If you want to wear normal, full clothes Try to choose a light color of clothing, especially white, as sunlight is more able to penetrate through the flesh than other colored clothing. Try to sit close to the window. Open the window to let the light in. so that the body gets full sunlight because of the UV light unable to shine through glass. Try to sit often outdoors, such as outside the eaves, under trees, or in an outdoor lawn, to get the most of your body's sunlight. Must not wear sunglasses Contact lenses coated with UV protection or eyeglasses coated with UV protection Because the body will not benefit from the sun at all.

Thank You.


----------



## dseag2 (Jan 7, 2022)

Great post!  Also, at least one hour of exposure to sunlight per day can enhance sleep in the evening because it helps adjust the body's internal clock.  I'm a big believer in spending as much time outdoors as I can when weather permits.


----------



## mue1965mue (Jan 10, 2022)

dseag2 said:


> Great post!  Also, at least one hour of exposure to sunlight per day can enhance sleep in the evening because it helps adjust the body's internal clock.  I'm a big believer in spending as much time outdoors as I can when weather permits.

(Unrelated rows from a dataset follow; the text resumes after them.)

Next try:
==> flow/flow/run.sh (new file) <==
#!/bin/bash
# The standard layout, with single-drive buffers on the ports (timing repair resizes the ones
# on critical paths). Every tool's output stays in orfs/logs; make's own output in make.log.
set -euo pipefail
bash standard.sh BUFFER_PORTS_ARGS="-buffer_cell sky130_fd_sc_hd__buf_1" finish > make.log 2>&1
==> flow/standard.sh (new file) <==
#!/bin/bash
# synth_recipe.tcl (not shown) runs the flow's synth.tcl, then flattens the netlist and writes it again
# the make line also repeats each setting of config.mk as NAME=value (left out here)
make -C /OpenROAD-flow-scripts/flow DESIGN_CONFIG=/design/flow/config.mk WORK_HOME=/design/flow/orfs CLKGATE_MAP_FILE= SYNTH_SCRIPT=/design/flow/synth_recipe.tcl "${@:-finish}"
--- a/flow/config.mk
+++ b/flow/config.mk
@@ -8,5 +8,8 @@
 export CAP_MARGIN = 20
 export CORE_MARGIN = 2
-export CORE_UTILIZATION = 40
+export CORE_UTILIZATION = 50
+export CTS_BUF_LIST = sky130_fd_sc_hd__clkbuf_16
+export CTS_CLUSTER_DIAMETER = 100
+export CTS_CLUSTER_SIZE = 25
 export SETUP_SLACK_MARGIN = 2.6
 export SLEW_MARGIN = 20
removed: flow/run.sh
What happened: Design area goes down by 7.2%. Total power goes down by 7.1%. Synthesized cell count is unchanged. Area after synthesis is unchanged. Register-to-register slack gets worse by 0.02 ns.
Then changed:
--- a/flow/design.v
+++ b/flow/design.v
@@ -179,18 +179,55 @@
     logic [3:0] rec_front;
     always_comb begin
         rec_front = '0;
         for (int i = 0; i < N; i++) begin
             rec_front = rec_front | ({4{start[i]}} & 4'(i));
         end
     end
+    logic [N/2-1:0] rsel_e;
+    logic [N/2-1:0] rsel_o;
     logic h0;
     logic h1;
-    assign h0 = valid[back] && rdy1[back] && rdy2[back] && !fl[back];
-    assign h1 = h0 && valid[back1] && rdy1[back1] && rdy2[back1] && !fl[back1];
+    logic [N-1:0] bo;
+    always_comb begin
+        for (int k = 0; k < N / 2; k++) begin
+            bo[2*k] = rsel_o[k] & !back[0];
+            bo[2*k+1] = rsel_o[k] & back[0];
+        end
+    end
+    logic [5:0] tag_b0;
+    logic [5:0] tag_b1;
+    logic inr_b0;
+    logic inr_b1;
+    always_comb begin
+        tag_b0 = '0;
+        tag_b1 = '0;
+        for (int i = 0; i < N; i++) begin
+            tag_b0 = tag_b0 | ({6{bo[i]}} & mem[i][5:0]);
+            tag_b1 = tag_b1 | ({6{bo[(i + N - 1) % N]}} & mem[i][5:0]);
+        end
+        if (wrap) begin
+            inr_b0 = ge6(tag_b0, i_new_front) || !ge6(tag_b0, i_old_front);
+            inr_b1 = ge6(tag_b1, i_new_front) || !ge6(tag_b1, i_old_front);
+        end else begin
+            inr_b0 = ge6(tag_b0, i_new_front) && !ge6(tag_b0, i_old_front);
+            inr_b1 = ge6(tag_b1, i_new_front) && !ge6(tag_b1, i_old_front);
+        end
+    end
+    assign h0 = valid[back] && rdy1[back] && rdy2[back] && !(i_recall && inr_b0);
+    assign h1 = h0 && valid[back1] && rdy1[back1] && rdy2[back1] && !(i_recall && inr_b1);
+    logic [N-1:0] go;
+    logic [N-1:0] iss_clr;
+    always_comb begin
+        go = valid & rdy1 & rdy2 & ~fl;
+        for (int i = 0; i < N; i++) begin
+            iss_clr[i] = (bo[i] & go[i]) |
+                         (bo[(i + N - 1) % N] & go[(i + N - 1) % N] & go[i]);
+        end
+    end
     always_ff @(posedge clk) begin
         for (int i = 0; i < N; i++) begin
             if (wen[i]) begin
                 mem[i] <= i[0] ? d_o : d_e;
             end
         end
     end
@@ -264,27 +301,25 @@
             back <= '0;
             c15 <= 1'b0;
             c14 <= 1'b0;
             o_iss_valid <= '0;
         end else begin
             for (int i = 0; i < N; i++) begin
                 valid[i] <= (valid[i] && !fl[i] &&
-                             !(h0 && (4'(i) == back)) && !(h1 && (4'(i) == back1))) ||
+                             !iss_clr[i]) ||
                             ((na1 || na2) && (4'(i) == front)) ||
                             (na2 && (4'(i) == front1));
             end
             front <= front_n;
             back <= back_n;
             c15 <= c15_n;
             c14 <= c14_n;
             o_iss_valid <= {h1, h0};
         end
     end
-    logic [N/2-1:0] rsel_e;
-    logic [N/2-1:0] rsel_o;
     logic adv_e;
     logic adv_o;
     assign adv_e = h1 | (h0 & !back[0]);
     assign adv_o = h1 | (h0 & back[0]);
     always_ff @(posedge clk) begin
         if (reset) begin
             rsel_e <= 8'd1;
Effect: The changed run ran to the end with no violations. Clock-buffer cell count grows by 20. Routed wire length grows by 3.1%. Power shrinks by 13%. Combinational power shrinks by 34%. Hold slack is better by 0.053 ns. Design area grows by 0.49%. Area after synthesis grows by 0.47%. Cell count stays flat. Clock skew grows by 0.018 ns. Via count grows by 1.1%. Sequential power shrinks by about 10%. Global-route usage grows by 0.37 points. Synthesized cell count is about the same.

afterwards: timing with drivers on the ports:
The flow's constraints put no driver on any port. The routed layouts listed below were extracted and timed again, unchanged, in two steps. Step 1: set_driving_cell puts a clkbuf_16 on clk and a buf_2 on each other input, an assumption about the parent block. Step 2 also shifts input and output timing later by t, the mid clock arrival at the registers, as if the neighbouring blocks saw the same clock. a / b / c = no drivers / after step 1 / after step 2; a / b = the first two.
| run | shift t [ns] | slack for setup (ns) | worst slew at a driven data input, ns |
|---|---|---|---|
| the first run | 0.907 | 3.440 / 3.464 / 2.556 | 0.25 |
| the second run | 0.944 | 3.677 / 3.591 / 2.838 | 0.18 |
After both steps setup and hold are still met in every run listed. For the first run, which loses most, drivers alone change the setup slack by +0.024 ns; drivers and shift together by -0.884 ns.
From an optimization exercise on the open Yosys and OpenROAD flow, aimed at small area; shortcuts taken in it are not production practice.
In this exercise RTL edits were held to simulation tests only and were not proved equivalent to the original.
Power and IR drop assume default switching activity.

==> flow/design.v (excerpt) <==
module rv_core (
    input  logic        clk,
    input  logic        rst_n,
    output logic [31:0] imem_addr,
    input  logic [31:0] imem_insn,
    output logic [31:0] dmem_addr,
    output logic [31:0] dmem_wdata,
    input  logic [31:0] dmem_rdata,
    output logic        dmem_wen,
    output logic [3:0]  byte_en
);
    logic [2:0]  ph;       
    logic        p2;       
    logic        clr;      
    logic [29:0] pc;
    logic [31:0] insn;
    logic [6:0]  opcode;
    logic [2:0]  f3;
    logic        alt;
    assign insn   = imem_insn;
    assign opcode = insn[6:0];
    assign f3     = insn[14:12];
    assign alt    = insn[30];
    logic is_op, is_opi, is_ld, is_st, alu_cls, is_sh, is_slt, ld_ok, st_ok;
    logic two, last, writes, ph0, ph7;
    assign is_op   = opcode == 7'b0110011;
    assign is_opi  = opcode == 7'b0010011;
    assign is_ld   = opcode == 7'b0000011;
    assign is_st   = opcode == 7'b0100011;
    assign alu_cls = is_op || is_opi;
    assign is_sh   = alu_cls && f3[1:0] == 2'b01;
    assign is_slt  = alu_cls && f3[2:1] == 2'b01;
  ...
For scale: about 2300 cells after synthesis, ~1100 flip-flops, about 170 I/O pins.
Settings: LEC_CHECK=0, CAP_MARGIN=20, CORE_MARGIN=2, CORE_UTILIZATION=65, PLACE_DENSITY=0.8, SLEW_MARGIN=20, BUFFER_PORTS_ARGS=-buffer_cell sky130_fd_sc_hd__buf_1, CTS_ARGS=-sink_clustering_enable -repair_clock_nets -dont_use_dummy_load -buf_list sky130_fd_sc_hd__clkbuf_8 -sink_clustering_size 20 -sink_clustering_max_diameter 60; clock period 6.5 ns.
standard.sh (not shown) runs the stock make flow with config.mk's settings and CLKGATE_MAP_FILE= SYNTH_SCRIPT=/design/flow/synth_recipe.tcl, a recipe that flattens the netlist after the stock synthesis.
==> flow/flow/run.sh <==
#!/bin/bash
# Standard ORFS layout (the standard.sh) with changes that only affect buffering:
#  - port buffers use the smallest buffer cell instead of clkdlybuf4s50_1
#  - CTS clusters more sinks per clock buffer and inserts no dummy loads
# Every tool's output goes to the ORFS logs under orfs/logs; make's own
# output goes to flow_make.log in the work folder.
set -euo pipefail
cat >> config.mk <<'CFG'
export BUFFER_PORTS_ARGS = -buffer_cell sky130_fd_sc_hd__buf_1
export CTS_ARGS = -sink_clustering_enable -repair_clock_nets -dont_use_dummy_load -buf_list sky130_fd_sc_hd__clkbuf_8 -sink_clustering_size 20 -sink_clustering_max_diameter 60
CFG
bash standard.sh > flow_make.log 2>&1
Rerun with:
==> flow/flow/run.sh (replaced) <==
#!/bin/bash
# Standard ORFS layout with three changes that only affect buffering:
#  - port buffers use the smallest buffer cell instead of clkdlybuf4s50_1
#  - CTS uses small clock buffers and inserts no dummy loads
# Every tool's output goes to the ORFS logs under orfs/logs; make's own
# output goes to flow_make.log in the work folder.
set -euo pipefail
cat >> config.mk <<'CFG'
export BUFFER_PORTS_ARGS = -buffer_cell sky130_fd_sc_hd__buf_1
export CTS_ARGS = -sink_clustering_enable -repair_clock_nets -dont_use_dummy_load -buf_list sky130_fd_sc_hd__clkbuf_4
CFG
bash standard.sh > flow_make.log 2>&1
- ABC_AREA: unset -> 1
- CORE_UTILIZATION: 65 -> 40
- CTS_ARGS: -sink_clustering_enable -repair_clock_nets -dont_use_dummy_load -buf_list sky130_fd_sc_hd__clkbuf_8 -sink_clustering_size 20 -sink_clustering_max_diameter 60 -> -sink_clustering_enable -repair_clock_nets -dont_use_dummy_load -buf_list sky130_fd_sc_hd__clkbuf_4
- PLACE_DENSITY: 0.8 -> 0.6
=> Register-to-register slack is better by 0.80 ns; via count climbs by 11%; routed wire length climbs by 0.72%; final cell count grows by 38%; setup slack gains 0.81 ns; total power grows by 9.2%; synthesized area climbs by 1.5%; clock power grows by 50%; synthesized cell count increases by 22%; final area came out higher by 6.6%.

Yes, as the same like you...when the weather permits, Thank you, dseag2. Have a nice day.


----------



## Murrmurr (Jan 11, 2022)

There's a lot of data showing that vitamin D helps fight covid, helps minimize symptoms of covid, and aids in recovery from covid, and that the best source of natural vit-D is sunshine.

Meanwhile, over the past 2 years, we've been advised to stay indoors as much as possible.


----------